C’est pourtant par l’écriture qu’elle pèche le plus. Des personnages aux caractères insuffisamment dessinés échangent tout le long du film des répliques qui s’entrechoquent sans parvenir à faire jaillir le sens. Les mots font défaut, sont banals ou abrupts, souvent empruntés, ne sonnent pas juste. Toute discussion finit par prendre la forme d’un exercice d’acteur.

Les acteurs, quant à eux, ne semblent pas y croire non plus, tant leurs yeux se fixent trop souvent sur un point vague loin du plateau. L’innocence de Lucie manque de profondeur, sa rêverie est trop peu intérieure, et dans un film où, paraît-il, toutes les filles pleurent, pas une seule fois elle ne peut se contraindre à se mouiller les yeux. Eric Elmosnino ne parvient pas à faire oublier sa performance récente en Gainsbourg et flotte d’un bout à l’autre du film dans un nuage d’antipathie.

Pourtant, dans les interstices de silence, quand les voix trop connues ou trop incertaines se taisent et laissent place à l’image, le miracle a lieu. Au son des ballades folk de Julien Doré, étonnamment adéquates, les visages des acteurs se détendent, sortent de la torpeur où les plonge l’impuissance du langage, et la caméra se fait intime. Dans ces moments-là, l’atmosphère naît d’une mélodie ou d’une lumière, d’un regard soudainement naturel, d’un geste filmé avec grâce. Eux seuls laissent aux acteurs la latitude de faire preuve de talent, eux seuls permettent de comprendre l’attrait de la petite fille solitaire et naïve, en quête d’une volonté plus ferme dont elle ignore elle-même l’objet ; une enfant orpheline dont une femme tente péniblement d’émerger.

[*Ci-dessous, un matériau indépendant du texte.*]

`config.mk`:
```
export PLATFORM = sky130hd
export DESIGN_NAME = rom_prefetch_flat
export DESIGN_NICKNAME = d
export VERILOG_FILES = /design/src/rtl/rom_prefetch_if.sv /design/src/rtl/rom_prefetch.sv /design/src/flat_wrapper.sv
export SDC_FILE = /design/constraint.sdc
export NUM_CORES = 1
export LEC_CHECK = 0
export CAP_MARGIN = 10
export CORE_ASPECT_RATIO = 0.9
export CORE_MARGIN = 4
export CORE_UTILIZATION = 50
export DETAILED_ROUTE_END_ITERATION = 6
export GPL_ROUTABILITY_DRIVEN = 0
export PLACE_DENSITY = 0.72
export SYNTH_ARGS = -nofsm -noshare
export SYNTH_HDL_FRONTEND = slang
export SYNTH_SLANG_ARGS = --single-unit
```
`constraint.sdc`:
```
create_clock -name CLK -period 4.3 [get_ports CLK]
set_clock_uncertainty 0.2 [all_clocks]
set_input_delay 0.86 -clock CLK [delete_from_list [all_inputs] [get_ports CLK]]
set_output_delay 0.86 -clock CLK [all_outputs]
set_load 0.02 [all_outputs]
```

Desservi par un projet sans doute trop ambitieux de la part de Judith Godrèche, Toutes les filles pleurent n’est pas une réussite au point du vue du scénario ni au point de vue de l’interprétation. Bien autre chose qu’un échec pourtant, il est une promesse : c’est sous sa casquette la plus récente que Judith Godrèche offre ici la meilleure surprise, dans un film dont le point fort est, contre toutes attentes, la réalisation.